What is being asked:
Gather the lines below that include the string "oHostDone", copying each in full.

Stored data:
- Opening Delimiter -

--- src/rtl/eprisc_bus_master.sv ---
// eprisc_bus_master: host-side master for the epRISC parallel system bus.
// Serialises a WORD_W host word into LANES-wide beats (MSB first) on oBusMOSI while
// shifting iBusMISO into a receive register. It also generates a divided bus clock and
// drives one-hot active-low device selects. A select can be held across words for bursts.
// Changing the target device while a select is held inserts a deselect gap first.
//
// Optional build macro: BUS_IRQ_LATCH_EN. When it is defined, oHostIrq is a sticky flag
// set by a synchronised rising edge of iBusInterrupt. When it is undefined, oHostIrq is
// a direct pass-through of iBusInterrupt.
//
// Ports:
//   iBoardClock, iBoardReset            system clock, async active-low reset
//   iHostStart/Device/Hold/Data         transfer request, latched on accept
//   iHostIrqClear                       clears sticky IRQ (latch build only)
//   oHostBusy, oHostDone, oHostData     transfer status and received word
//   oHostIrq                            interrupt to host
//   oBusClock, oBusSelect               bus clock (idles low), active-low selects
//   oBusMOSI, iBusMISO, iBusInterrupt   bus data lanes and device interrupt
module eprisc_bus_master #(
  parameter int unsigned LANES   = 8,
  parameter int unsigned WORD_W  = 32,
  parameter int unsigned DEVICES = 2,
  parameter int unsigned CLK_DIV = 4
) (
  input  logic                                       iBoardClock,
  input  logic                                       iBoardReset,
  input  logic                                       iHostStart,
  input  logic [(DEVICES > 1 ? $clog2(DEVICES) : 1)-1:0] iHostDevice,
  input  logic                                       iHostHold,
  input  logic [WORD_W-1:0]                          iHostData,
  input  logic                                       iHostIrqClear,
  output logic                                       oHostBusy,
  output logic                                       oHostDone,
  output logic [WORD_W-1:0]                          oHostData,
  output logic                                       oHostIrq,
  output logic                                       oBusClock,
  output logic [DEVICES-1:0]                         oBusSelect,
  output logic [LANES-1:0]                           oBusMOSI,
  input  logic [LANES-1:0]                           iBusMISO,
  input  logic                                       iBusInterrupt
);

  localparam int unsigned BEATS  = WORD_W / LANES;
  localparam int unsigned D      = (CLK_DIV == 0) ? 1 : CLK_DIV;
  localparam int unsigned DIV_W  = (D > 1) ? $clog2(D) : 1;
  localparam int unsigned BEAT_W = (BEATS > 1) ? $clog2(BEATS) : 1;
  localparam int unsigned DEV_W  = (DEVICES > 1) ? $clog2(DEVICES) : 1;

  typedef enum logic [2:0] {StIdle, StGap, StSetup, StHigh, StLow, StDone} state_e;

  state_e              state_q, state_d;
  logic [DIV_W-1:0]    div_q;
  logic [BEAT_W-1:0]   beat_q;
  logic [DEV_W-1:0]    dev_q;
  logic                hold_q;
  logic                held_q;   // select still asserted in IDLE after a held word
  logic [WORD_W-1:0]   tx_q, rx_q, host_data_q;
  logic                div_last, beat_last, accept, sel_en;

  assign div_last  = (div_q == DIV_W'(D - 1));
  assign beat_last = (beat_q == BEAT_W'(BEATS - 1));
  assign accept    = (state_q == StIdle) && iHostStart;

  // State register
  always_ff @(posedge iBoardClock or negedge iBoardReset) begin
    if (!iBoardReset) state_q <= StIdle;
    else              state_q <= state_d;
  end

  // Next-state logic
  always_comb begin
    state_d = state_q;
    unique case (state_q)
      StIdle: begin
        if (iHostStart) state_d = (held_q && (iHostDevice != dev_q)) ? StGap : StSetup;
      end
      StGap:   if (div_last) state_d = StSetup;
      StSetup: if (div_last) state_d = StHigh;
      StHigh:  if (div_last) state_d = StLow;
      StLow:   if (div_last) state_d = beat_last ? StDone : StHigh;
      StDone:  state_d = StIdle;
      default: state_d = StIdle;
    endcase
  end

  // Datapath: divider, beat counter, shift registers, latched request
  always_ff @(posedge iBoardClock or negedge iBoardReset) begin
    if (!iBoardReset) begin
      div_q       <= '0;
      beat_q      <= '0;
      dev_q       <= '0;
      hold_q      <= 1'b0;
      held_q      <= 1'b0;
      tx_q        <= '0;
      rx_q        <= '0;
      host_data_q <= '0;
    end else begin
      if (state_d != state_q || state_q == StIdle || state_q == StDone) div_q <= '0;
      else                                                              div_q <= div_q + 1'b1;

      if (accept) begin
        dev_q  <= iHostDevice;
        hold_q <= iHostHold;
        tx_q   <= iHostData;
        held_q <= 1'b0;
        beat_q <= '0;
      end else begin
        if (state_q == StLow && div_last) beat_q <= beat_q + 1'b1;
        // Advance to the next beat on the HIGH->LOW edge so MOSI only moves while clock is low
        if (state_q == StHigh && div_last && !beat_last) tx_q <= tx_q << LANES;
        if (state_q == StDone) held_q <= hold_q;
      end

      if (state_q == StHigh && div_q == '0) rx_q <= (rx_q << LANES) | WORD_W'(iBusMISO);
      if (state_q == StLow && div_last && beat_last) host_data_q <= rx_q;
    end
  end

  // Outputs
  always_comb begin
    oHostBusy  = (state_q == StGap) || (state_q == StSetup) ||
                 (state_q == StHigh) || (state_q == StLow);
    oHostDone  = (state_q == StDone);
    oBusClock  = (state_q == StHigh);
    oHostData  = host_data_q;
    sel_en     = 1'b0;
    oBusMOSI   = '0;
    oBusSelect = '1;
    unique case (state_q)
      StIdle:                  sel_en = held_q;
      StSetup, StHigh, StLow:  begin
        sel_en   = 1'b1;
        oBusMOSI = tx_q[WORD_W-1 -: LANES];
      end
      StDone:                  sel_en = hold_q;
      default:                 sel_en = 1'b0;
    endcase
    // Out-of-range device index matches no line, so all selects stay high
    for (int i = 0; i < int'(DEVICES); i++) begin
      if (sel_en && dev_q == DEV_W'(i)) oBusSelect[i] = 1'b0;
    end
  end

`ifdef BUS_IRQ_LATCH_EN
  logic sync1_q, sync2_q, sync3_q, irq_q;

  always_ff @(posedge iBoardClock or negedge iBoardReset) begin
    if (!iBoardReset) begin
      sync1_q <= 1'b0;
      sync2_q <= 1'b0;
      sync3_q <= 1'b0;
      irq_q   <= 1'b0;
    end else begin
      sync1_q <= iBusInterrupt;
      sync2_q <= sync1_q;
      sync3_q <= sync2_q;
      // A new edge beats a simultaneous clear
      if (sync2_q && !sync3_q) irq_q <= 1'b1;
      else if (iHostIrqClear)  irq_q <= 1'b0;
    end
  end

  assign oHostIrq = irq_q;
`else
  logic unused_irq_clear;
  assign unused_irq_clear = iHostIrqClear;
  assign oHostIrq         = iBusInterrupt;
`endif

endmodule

- Closing Delimiter -

Solution to this task:
//   oHostBusy, oHostDone, oHostData     transfer status and received word
  output logic                                       oHostDone,
    oHostDone  = (state_q == StDone);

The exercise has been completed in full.